▶ **Work to complete**
All that is wanted is a word-for-word copy of the data from its first line to the line containing "set_driving_cell -lib_cell sky130_fd_sc_hd__buf_2", both included.

▶ **Recorded information**
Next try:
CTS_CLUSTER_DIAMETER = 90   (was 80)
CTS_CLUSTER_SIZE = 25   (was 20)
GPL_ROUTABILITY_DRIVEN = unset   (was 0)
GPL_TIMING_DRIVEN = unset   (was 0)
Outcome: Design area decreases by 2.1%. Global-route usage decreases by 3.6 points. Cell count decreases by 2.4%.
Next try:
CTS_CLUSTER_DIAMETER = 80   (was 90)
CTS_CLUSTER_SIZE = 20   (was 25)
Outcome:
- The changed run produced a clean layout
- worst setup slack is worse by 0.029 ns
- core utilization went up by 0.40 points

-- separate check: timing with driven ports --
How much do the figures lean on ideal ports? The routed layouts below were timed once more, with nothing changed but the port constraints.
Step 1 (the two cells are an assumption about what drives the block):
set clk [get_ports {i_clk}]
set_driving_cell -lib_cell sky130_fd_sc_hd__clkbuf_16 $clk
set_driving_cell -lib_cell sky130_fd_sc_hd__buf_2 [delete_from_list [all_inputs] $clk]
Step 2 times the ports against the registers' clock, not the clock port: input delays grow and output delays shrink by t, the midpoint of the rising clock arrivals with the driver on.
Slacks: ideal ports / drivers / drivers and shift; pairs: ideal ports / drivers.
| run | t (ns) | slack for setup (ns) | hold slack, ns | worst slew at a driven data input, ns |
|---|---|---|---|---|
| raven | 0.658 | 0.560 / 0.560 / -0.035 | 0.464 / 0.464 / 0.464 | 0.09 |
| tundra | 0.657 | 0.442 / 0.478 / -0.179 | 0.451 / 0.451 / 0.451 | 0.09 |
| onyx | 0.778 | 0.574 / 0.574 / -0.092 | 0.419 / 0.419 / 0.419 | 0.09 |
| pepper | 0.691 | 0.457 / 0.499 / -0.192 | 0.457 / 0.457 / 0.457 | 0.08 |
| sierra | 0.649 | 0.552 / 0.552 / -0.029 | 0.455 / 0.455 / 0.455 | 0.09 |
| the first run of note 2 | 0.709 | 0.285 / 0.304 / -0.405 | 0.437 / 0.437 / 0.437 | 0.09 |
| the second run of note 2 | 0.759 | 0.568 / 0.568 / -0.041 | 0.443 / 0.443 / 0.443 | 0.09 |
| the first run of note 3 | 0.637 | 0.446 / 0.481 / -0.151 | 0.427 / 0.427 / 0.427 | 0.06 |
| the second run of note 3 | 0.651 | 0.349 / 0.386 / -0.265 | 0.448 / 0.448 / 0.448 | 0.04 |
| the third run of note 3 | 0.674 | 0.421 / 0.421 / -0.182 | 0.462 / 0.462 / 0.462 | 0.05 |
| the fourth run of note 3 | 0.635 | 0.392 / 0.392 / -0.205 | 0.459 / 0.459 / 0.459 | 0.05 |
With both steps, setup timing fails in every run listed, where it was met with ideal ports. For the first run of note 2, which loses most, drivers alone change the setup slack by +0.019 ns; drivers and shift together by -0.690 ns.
This design comes from an exercise in tuning for small area on the open sky130 flow, not from production work.
Function was checked by simulation only, so behaviour that the tests miss may differ from the original.
The flow treats the clock pin as an ideal source, which a real chip does not have.
No activity file was given, so power comes from the tool's default toggle rates.

Setup of exp/quartz:
## conv_ctrl_top
module conv_ctrl_top
(
    input  logic        clk,
    input  logic        rst,
    input  logic        start,
    input  logic [39:0] cfg,
    input  logic        weight_ack,
    input  logic        load_done,
    input  logic        run_done,
    input  logic        drain_done,
    output logic        weight_req,
    output logic        load_en,
    output logic        load_restart,
    output logic        run_start,
    output logic        drain_en,
    output logic [3:0]  bank_sel,
    output logic [19:0] ifmap_win,
    output logic [19:0] weight_win,
    output logic [19:0] out_win,
    output logic        done_filter,
    output logic        done_all
);
Size: about 970 cells after synthesis, about 120 flip-flops, roughly 120 I/O pins.
Settings: LEC_CHECK=0, CAP_MARGIN=20, CORE_MARGIN=2, CORE_UTILIZATION=70, SLEW_MARGIN=20; clock period 30.0 ns.
standard.sh (not shown) runs the stock make flow with config.mk's settings and CLKGATE_MAP_FILE= SYNTH_SCRIPT=/design/flow/synth_recipe.tcl, a recipe that flattens the netlist after the stock synthesis.
==> flow/flow/run.sh <==
#!/bin/bash
# The standard layout with an area-oriented synthesis mapping:
# ripple-carry adders instead of Kogge-Stone, no full/half-adder cell
# extraction, an area-only ABC script, and the smallest buffer on ports.
# The clock tree uses small clock buffers and no dummy loads; those
# driving the slowest clock pins are then upsized (post_cts.tcl).
# Registers are inferred and mapped exactly as in the standard synthesis.
set -euo pipefail
W=$(pwd)
F=$W/flow
{ head -n 1 synth_recipe.tcl; cat $F/abc_proc.tcl; tail -n +2 synth_recipe.tcl; } > $W/flow_synth.tcl
export FLOW_ABC_SCRIPT=$F/abc_area.script
export BUFFER_PORTS_ARGS="-buffer_cell sky130_fd_sc_hd__buf_1"
export CTS_ARGS="-sink_clustering_enable -repair_clock_nets -dont_use_dummy_load \
  -buf_list sky130_fd_sc_hd__clkbuf_4 -root_buf sky130_fd_sc_hd__clkbuf_4 \
  -sink_clustering_size 16 -sink_clustering_max_diameter 60"
export POST_CTS_TCL=$F/post_cts.tcl
bash standard.sh SYNTH_SCRIPT=$W/flow_synth.tcl ADDER_MAP_FILE= \
  "SYNTH_OPERATIONS_ARGS=-extra-map $F/lcu_ripple.v" finish > $W/standard.log 2>&1
Other scripts of this flow, unchanged in this note and not shown: flow/flow/abc_area.script, flow/flow/abc_proc.tcl, flow/flow/lcu_ripple.v, flow/flow/post_cts.tcl
exp/quartz finished all stages; the layout is clean.
Input-level comparison between exp/maple and exp/quartz:
--- a/flow/design.v
+++ b/flow/design.v
@@ -270,13 +270,13 @@
     logic [9:0] w_next;
     assign w_next = w_s + {5'd0, w_kern};
     assign w_e    = w_next - 10'd1;
     always_ff @(posedge clk or negedge rst) begin
         if (!rst) begin
             w_kern <= 5'd1;
-        end else if (chan_setup) begin
+        end else if (chan_first) begin
             w_kern <= kern;
         end
     end
     always_ff @(posedge clk or negedge rst) begin
         if (!rst) begin
             w_s <= '0;
@@ -290,14 +290,14 @@
     assign o_s = {o_b[9:4] + tile[5:0], o_b[3:0]};
     assign o_e = o_b + o_x;
     always_ff @(posedge clk or negedge rst) begin
         if (!rst) begin
             o_b <= '0;
             o_x <= '0;
-        end else if (chan_setup) begin
-            if (chan_first) o_b <= (state == S_CSL) ? 10'd0 : o_e + 10'd1;
+        end else if (chan_first) begin
+            o_b <= (state == S_CSL) ? 10'd0 : o_e + 10'd1;
             o_x <= olm1w;
         end
     end
     assign bank_sel     = chan_lo;
     assign ifmap_win    = {i_s, i_e};
     assign weight_win   = {w_s, w_e};
==> run summary <==
Compared with exp/quartz, exp/maple shows a setup slack of the worst register-to-register path that is 0.21 ns higher. Post-route standard cell area excluding fillers sits lower in exp/maple than in exp/quartz. Initial core utilization: exp/maple vs exp/quartz — no meaningful difference. Between exp/maple and exp/quartz, the difference in net count reported at finish is negligible. Met1 capacity usage during global routing, exp/maple and exp/quartz: lower on exp/quartz. Lower met3 routed wirelength was reported by exp/maple, not exp/quartz. exp/maple against exp/quartz: final wirelength went down by 5.5%; final setup slack of the worst path went down by 0.021 ns.

* * *

## nickel
Another version of the RTL of conv_ctrl_top (not shown whole).
Size: about 970 cells after synthesis, ~120 flip-flops, about 120 I/O pins, roughly 7200 sq um of cells after synthesis.
Settings: LEC_CHECK=0, CAP_MARGIN=20, CORE_MARGIN=2, CORE_UTILIZATION=70, SLEW_MARGIN=20; clock period 30.0 ns.
==> flow/flow/abc_area.script <==
strash
&get -n
&fraig -x
&put
scorr
dc2
strash
dch -f
amap -F 20 -A 20
strash
dch -f
amap -F 20 -A 20
==> flow/flow/abc_proc.tcl <==
# Map the logic with this flow's area script in place of ORFS's
proc abc {args} {
  set i [lsearch -exact $args -script]
  if { $i >= 0 } {
    lset args [expr { $i + 1 }] $::env(FLOW_ABC_SCRIPT)
  }
  yosys abc {*}$args
}
==> flow/flow/lcu_ripple.v <==
(* techmap_celltype = "$lcu" *)
module _80_lcu_ripple (P, G, CI, CO);
	parameter WIDTH = 2;

	(* force_downto *)
	input [WIDTH-1:0] P, G;
	input CI;

	(* force_downto *)
	output [WIDTH-1:0] CO;

	integer i;
	(* force_downto *)
	reg [WIDTH-1:0] g;

	wire [1023:0] _TECHMAP_DO_ = "proc; opt -fast";

	always @* begin
		g = G;
		g[0] = g[0] | (P[0] & CI);
		for (i = 1; i < WIDTH; i = i + 1)
			g[i] = g[i] | P[i] & g[i - 1];
	end

	assign CO = g;
endmodule
==> flow/flow/post_cts.tcl <==
estimate_parasitics -placement
set flow_upsized 0
foreach inst [get_cells -filter "ref_name == sky130_fd_sc_hd__clkbuf_4"] {
  set out [get_pins -of_objects $inst -filter "direction == output"]
  set worst 0
  foreach pin [get_pins -of_objects [get_nets -of_objects $out] -filter "direction == input"] {
    foreach rf {rise fall} {
      set s [get_property $pin slew_max_$rf]
      if { $s > $worst } { set worst $s }
    }
  }
  if { $worst > 0.1 } {
    replace_cell $inst sky130_fd_sc_hd__clkbuf_8
    incr flow_upsized
  }
}
puts "upsized $flow_upsized clock buffers"
if { $flow_upsized > 0 } {
  detailed_placement
  estimate_parasitics -placement
}
Scripts as last shown in full above: flow/flow/run.sh
#### Input delta (garnet over nickel)
--- a/flow/design.v
+++ b/flow/design.v
@@ -255,22 +255,24 @@
             i_rem <= 10'd1;
         end else if (chan_setup) begin
             i_rem <= len;
         end else if (tile_setup) begin
             i_rem <= i_left[10] ? 10'd0 : i_left[9:0];
         end
     end
     always_ff @(posedge clk or negedge rst) begin
         if (!rst) begin
             i_e1 <= 10'd1;
-        end else if (chan_first || (state == S_CSN && chan[3:0] == 4'd15)) begin
-            i_e1 <= (chan_first ? 10'd0 : i_e1) + len;
+        end else if (chan_first) begin
+            i_e1 <= len;
+        end else if (state == S_CSN && chan[3:0] == 4'd15) begin
+            i_e1 <= i_e1 + len;
         end
     end
     logic [4:0] w_kern;      
     logic [9:0] w_next;
     assign w_next = w_s + {5'd0, w_kern};
     assign w_e    = w_next - 10'd1;
     always_ff @(posedge clk or negedge rst) begin
         if (!rst) begin
             w_kern <= 5'd1;
         end else if (state == S_CSL) begin
## What came out
Result for garnet and nickel: all clean
Looking at garnet and nickel, the clock power is a wash.
The run with more routed wire is garnet, not nickel.
When garnet is set beside nickel, its post-placement setup slack turns out to be 0.0097 ns larger.
Against nickel, garnet comes in 1 higher on non-clock buffer instance count of the final layout.
Looking at clock insertion delay at the later pin of the skew report across garnet and nickel, the one that comes out higher is nickel.
Delta (garnet minus nickel): area of the multi-input gates neither gained nor lost much; final instance area picked up an extra about 0.44%; synthesized area picked up an extra about 0.33%; worst setup slack picked up an extra 0.051 ns.
Re post-route clock period utilization: nickel was higher than garnet.
Looking at sequential share of layout area, garnet sits 0.17 points below nickel.

## static timing again, ports no longer ideal
In the flow no input, the clock included, has a driving cell. The finished layouts below were timed again as built, in two steps.
Step 1: set_driving_cell puts a clkbuf_16 on clk and a buf_2 on each other input, an assumption about the parent block.
Step 2 times the ports against the registers' clock, not the clock port: input delays grow and output delays shrink by t, the midpoint of the rising clock arrivals with the driver on.
Slacks: ideal ports / drivers / drivers and shift; pairs: ideal ports / drivers.
run	t (ns)	setup WS [ns]	worst setup path after step 2	pins driven straight from the clock port
exp/quartz	0.451	20.334 / 20.296 / 20.747	register to output	1
exp/maple	0.447	20.314 / 20.278 / 20.725	register to output	1
nickel	0.457	20.292 / 20.255 / 20.712	register to output	1
garnet	0.442	20.344 / 20.308 / 20.750	register to output	1
After both steps setup and hold are still met in every run listed.
Context: an optimization exercise on an open-source flow, tuned for small area, a short achievable clock period and few clock cycles per item. The choices shown serve that exercise and are no tape-out recipe. In this exercise RTL edits were held to simulation tests only and were not proved equivalent to the original. Power and IR drop assume default switching activity.

<file path="flow/config.mk">
export PLATFORM = sky130hd
export DESIGN_NAME = ai_density_engine
export DESIGN_NICKNAME = ai_density_engine
export VERILOG_FILES = /design/flow/design.v
export SDC_FILE = /design/flow/constraint.sdc
export NUM_CORES = 4
export LEC_CHECK = 0
export ABC_AREA = 1
export CAP_MARGIN = 20
export CORE_MARGIN = 2
export CORE_UTILIZATION = 40
export SLEW_MARGIN = 20
</file>
<file path="flow/constraint.sdc">
create_clock -name core_clock -period 70.0 [get_ports {clock}]
set_input_delay 14.0000 -clock core_clock [delete_from_list [all_inputs] [get_ports {clock}]]
set_output_delay 14.0000 -clock core_clock [all_outputs]
set_load 0.01 [all_outputs]
</file>
<file path="flow/design.v">
module ai_density_line_pos (
    input  logic [3:0] mb,
    input  logic [3:0] hb,
    input  logic [3:0] ma,
    input  logic [3:0] ha,
    input  logic       hs,
    input  logic       s5,
    input  logic       s4,
    input  logic [1:0] s3,
    input  logic       s2,
    output logic [8:0] d
);
    logic [5:0] n;
    logic [6:0] k;
    always_comb begin
        n = '0;
        k = '0;
        for (int l = 2; l <= 5; l++) begin
            for (int o = 0; o < l; o++) begin
                logic ok;
                logic [1:0] w;
                ok = 1'b1;
                for (int j = 1; j <= o; j++)     ok = ok & ~mb[j-1];
                for (int j = 1; j <= l-1-o; j++) ok = ok & ~ma[j-1];
                case (l)
                    5:       w = {1'b0, s5 & ok};
                    4:       w = {1'b0, s4 & ok};
                    3:       w = ok ? s3 : 2'd0;
                    default: w = {1'b0, s2 & ok};
                endcase
                n = n + 6'(w);
                for (int j = 1; j <= o; j++)     k = k + (hb[j-1] ? 7'(w) : 7'd0);
                for (int j = 1; j <= l-1-o; j++) k = k + (ha[j-1] ? 7'(w) : 7'd0);
            end
        end
        if (hs) k = k + 7'(n);
        d = 9'(n) + {k, 2'b00};
    end
endmodule
module ai_density_engine #(
    parameter int                     GRID       = 10,
    parameter int                     NUM_SHIPS  = 5,
    parameter logic [4*NUM_SHIPS-1:0] SHIP_LENS  = {4'd2, 4'd3, 4'd3, 4'd4, 4'd5},
    parameter int                     CW         = 8,
    parameter int                     HIT_WEIGHT = 4
) (
    input  logic                  clock,
    input  logic                  reset,
    input  logic [1:0]            addr,
    input  logic                  write_en,
    input  logic [GRID*GRID-1:0]  data_in,
    output logic                  wait_request,
    output logic [GRID*GRID+3:0]  data_out
);
    localparam int N = 100;
    logic [N-1:0] fired;       
    logic [N-1:0] hit;
    logic [4:0]   ships;
    logic         busy;
    logic [3:0]   rcnt;
    logic         res_valid;
    logic [6:0]   res_idx;
    logic [7:0]   res_max;
    logic         start;
    logic [3:0]   row;
    logic [N-1:0] miss;
    assign start = !busy && write_en && (addr == 2'd0);
    assign row   = busy ? rcnt : 4'd0;
    assign miss  = fired & ~hit;
    logic [3:0] hmb [10], hhb [10], hma [10], hha [10];
    logic [3:0] vmb [10], vhb [10], vma [10], vha [10];
    logic [8:0] dh [10], dv [10];
    always_comb begin
        for (int c = 0; c < 10; c++) begin
            for (int d = 1; d <= 4; d++) begin
                if (c - d >= 0) begin hmb[c][d-1] = miss[c-d]; hhb[c][d-1] = hit[c-d]; end
                else            begin hmb[c][d-1] = 1'b1;      hhb[c][d-1] = 1'b0;     end
                if (c + d <= 9) begin hma[c][d-1] = miss[c+d]; hha[c][d-1] = hit[c+d]; end
                else            begin hma[c][d-1] = 1'b1;      hha[c][d-1] = 1'b0;     end
                if (int'(row) >= d) begin
                    vmb[c][d-1] = miss[(10-d)*10+c]; vhb[c][d-1] = hit[(10-d)*10+c];
                end else begin
                    vmb[c][d-1] = 1'b1;              vhb[c][d-1] = 1'b0;
                end
                if (int'(row) + d <= 9) begin
                    vma[c][d-1] = miss[d*10+c];      vha[c][d-1] = hit[d*10+c];
                end else begin
                    vma[c][d-1] = 1'b1;              vha[c][d-1] = 1'b0;
                end
            end
        end
    end
    for (genvar c = 0; c < 10; c++) begin : g_cell
        ai_density_line_pos u_h (.mb(hmb[c]), .hb(hhb[c]), .ma(hma[c]), .ha(hha[c]), .hs(hit[c]),
            .s5(ships[0]), .s4(ships[1]), .s3({ships[2] & ships[3], ships[2] ^ ships[3]}),
            .s2(ships[4]), .d(dh[c]));
        ai_density_line_pos u_v (.mb(vmb[c]), .hb(vhb[c]), .ma(vma[c]), .ha(vha[c]), .hs(hit[c]),
            .s5(ships[0]), .s4(ships[1]), .s3({ships[2] & ships[3], ships[2] ^ ships[3]}),
            .s2(ships[4]), .d(dv[c]));
    end
    logic       bfound;
    logic [6:0] bidx;
    logic [7:0] bval;
    always_comb begin
        logic [9:0] s;
        logic [7:0] v;
        bfound = busy & res_valid;
        bidx   = busy ? res_idx : 7'd127;
        bval   = busy ? res_max : 8'd0;
        for (int c = 0; c < 10; c++) begin
            s = {1'b0, dh[c]} + {1'b0, dv[c]};
            v = (s[9:8] != 2'b00) ? 8'hff : s[7:0];
            if (!fired[c] && (!bfound || v > bval)) begin
                bfound = 1'b1;
                bidx   = 7'(row * 10 + c);
                bval   = v;
            end
        end
    end
    always_comb begin
        data_out = '0;
        case (addr)
            2'd0:    data_out[15:0] = {res_valid, res_idx, res_max};
            2'd1:    data_out[N-1:0] = fired;
            2'd2:    data_out[N-1:0] = hit;
            default: data_out[4:0] = ships;
        endcase
    end
    assign wait_request = busy;
    always_ff @(posedge clock) begin
        if (reset) begin
            fired     <= '0;
            hit       <= '0;
            ships     <= '0;
            busy      <= 1'b0;
            rcnt      <= '0;
            res_valid <= 1'b0;
            res_idx   <= '0;
            res_max   <= '0;
        end else if (busy || start) begin
            fired     <= {fired[9:0], fired[N-1:10]};
            hit       <= {hit[9:0], hit[N-1:10]};
            res_valid <= bfound;
            res_idx   <= bidx;
            res_max   <= bval;
            rcnt      <= row + 4'd1;
            busy      <= (row != 4'd9);
        end else if (write_en) begin
            case (addr)
                2'd1:    fired <= data_in;
                2'd2:    hit   <= data_in;
                2'd3:    ships <= data_in[4:0];
                default: ;
            endcase
        end
    end
endmodule
</file>
<file path="flow/run.sh">
#!/bin/bash
# synth_recipe.tcl (not shown) runs the flow's synth.tcl, then flattens the netlist and writes it again
# the make line also repeats each setting of config.mk as NAME=value (left out here)
make -C /OpenROAD-flow-scripts/flow DESIGN_CONFIG=/design/flow/config.mk WORK_HOME=/design/flow/orfs CLKGATE_MAP_FILE= SYNTH_SCRIPT=/design/flow/synth_recipe.tcl finish
</file>
==> run notes <==
The number of setup violations in the final report came out at 0. Clock-pin slew was measured on the worst setup and hold paths at 70 ps. Global routing finished with a remaining overflow of 0. Entering global routing, the biggest net connects 201 pins. Of the total synthesized cell area, the portion taken by XOR and XNOR cells is 0.0448.

Max-cap violations in this run came to 0. The number of hold buffers added after cts is 0. Walking the worst path, the cells encountered are clkdlybuf4s50_1 > inv_1 > ha_4 > inv_1 > o22ai_1 > a21oi_1 > o21ai_0 > clkdlybuf4s50_1.

The worst endpoint data arrival time came out at 17,910 ps. The share of total power consumed by net switching is 0.538. The total negative slack is 0 ps. The main combinational cell family by area after synthesis is adder cells.

The vertical die dimension is 390 um. The portion of netlist area occupied by mux cells is 0. The maximum vdd drop came out at 20.3 uV.

The maximum count of clock buffers along a single path came out at 3. The fraction of synthesis flops using an asynchronous set or reset pin came out at 0. The maximum achievable frequency is 31.3 MHz. Yosys printed 20 warnings. The initial DRC count is 5,441. The final critical delay including setup and external delays is 31,910 ps. Sorting the synthesized cells by how often they occur yields 1,772 x sky130_fd_sc_hd__nand2_1, 1,749 x sky130_fd_sc_hd__inv_1, 831 x sky130_fd_sc_hd__fa_1.

The overall power after layout came out at 0.886 mW. The number of global-route vias before repair came out at 53,900. Setup repair after global routing left no endpoint under its margin.

The design internal power is 0.409 mW. The run finished with no timing, DRC or antenna violations. The nature of the critical path startpoint is an input pin. Of the available clock period, the critical path in the final layout requires 0.456. The number of gates resized after CTS was 0. The total detailed-routing wirelength is 222,000 um. The relative contribution of sequential cells to total power came out at 0.196. The slowest stage of the critical path belongs to the cell sky130_fd_sc_hd__inv_1.

The share of the Yosys chip area taken by registers is 0.0761. The number of nets still failing antenna checks after routing came out at 0. The number of primary I/O pins came out at 210.

The clock reaches the later pin of the worst-skew pair after 580 ps. The tree is rooted in a sky130_fd_sc_hd__clkbuf_16. The first global-routing pass estimated 332,000 um of wire. Of the total synthesized cell area, the portion taken by full adders, half adders and majority gates is 0.420.

The final setup skew is 22.1 ps. The fraction of power consumed by combinational cells is 0.646. The effective utilization at floorplan is 0.403.

The type of the setup path with the least slack is in2out. The number of distinct standard cells referenced by the synthesized netlist came out at 69. The number of buffers inserted by port buffering came out at 205. The global router's overall resource usage came out at 0.288. The post-CTS setup repair buffer count is 0. The number of nets in the final layout is 9,939. The tightest min-delay check is of the reg2reg type.

Yosys attributes the largest share of cell area to sky130_fd_sc_hd__fa_1 28%, sky130_fd_sc_hd__ha_1 14%, sky130_fd_sc_hd__nand2_1 11%. Of the total power, the clock network draws 0.158. The die boundary width came out at 390 um. The number of synthesized flops with an enable pin is 0. Synthesis produced a netlist whose cell count is 8,277.

The worst pin sits at a relative slew slack of 0.0470. The number of levels the H-tree was split into is 1. The post-detailed-route wirelength per cell came out at 21.5 um. The largest total area in the synthesized netlist belongs to sky130_fd_sc_hd__fa_1. The transition time of the tightest slew-check pin is 1430 ps. With fillers left out, the area of the finished cells amounts to 0.0644 sq mm. The simple-gate portion of the synthesized area is 0.214.

The area share of the largest cell type after synthesis is 0.280. The total cell area at the placement stage came out at 0.0636 sq mm. The hold violation count in the final report is 0. The number of pins with negative max-slew slack in the final report came out at 0. In the routed layout, each cell is associated on average with a via count of 5.35.

A synthesized cell averages 7.19 sq um. TritonCTS built the clock tree. The die covers 0.152 sq mm. The area fraction in compound gates after synthesis is 0.113. The critical path capture point type is a primary output. The power density relative to cell area is 13.8 mW/mm^2. Of all nets on the critical path, the largest fanout is 85.

The leakage dissipation is 31.8 nW. The number of antenna violations at the first check in global routing was 18. The required time at the worst-slack endpoint is 56,000 ps. Row generation in the floorplan step produced 141 rows. The synthesis-to-layout area growth is 8.32%. The most used flip-flop cell after synthesis is sky130_fd_sc_hd__dfxtp_1. The last weighted congestion value of the routability-driven placer came out at 1.00. The leading cell type by number of instances after synthesis is sky130_fd_sc_hd__nand2_1. The cell area that synthesis handed to floorplanning was 0.0595 sq mm. Clock tree synthesis found a total of 226 sinks. The switching power of the nets came out at 0.477 mW.

The critical path's largest stage delay is 770 ps. The share of layout cells above drive strength 1 is 0.0454. The total of flip-flops plus latches after synthesis came out at 226. The number of detailed-route iterations in the first pass came out at 8. The total clock buffers created by CTS is 25. The number of DRC violations after detailed routing is 0. The core region is 0.148 sq mm.

The sum of net half-perimeters after detailed placement is 187,000 um. The via count is 55,100.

▶ **Solution for this problem**
Next try:
CTS_CLUSTER_DIAMETER = 90   (was 80)
CTS_CLUSTER_SIZE = 25   (was 20)
GPL_ROUTABILITY_DRIVEN = unset   (was 0)
GPL_TIMING_DRIVEN = unset   (was 0)
Outcome: Design area decreases by 2.1%. Global-route usage decreases by 3.6 points. Cell count decreases by 2.4%.
Next try:
CTS_CLUSTER_DIAMETER = 80   (was 90)
CTS_CLUSTER_SIZE = 20   (was 25)
Outcome:
- The changed run produced a clean layout
- worst setup slack is worse by 0.029 ns
- core utilization went up by 0.40 points

-- separate check: timing with driven ports --
How much do the figures lean on ideal ports? The routed layouts below were timed once more, with nothing changed but the port constraints.
Step 1 (the two cells are an assumption about what drives the block):
set clk [get_ports {i_clk}]
set_driving_cell -lib_cell sky130_fd_sc_hd__clkbuf_16 $clk
set_driving_cell -lib_cell sky130_fd_sc_hd__buf_2 [delete_from_list [all_inputs] $clk]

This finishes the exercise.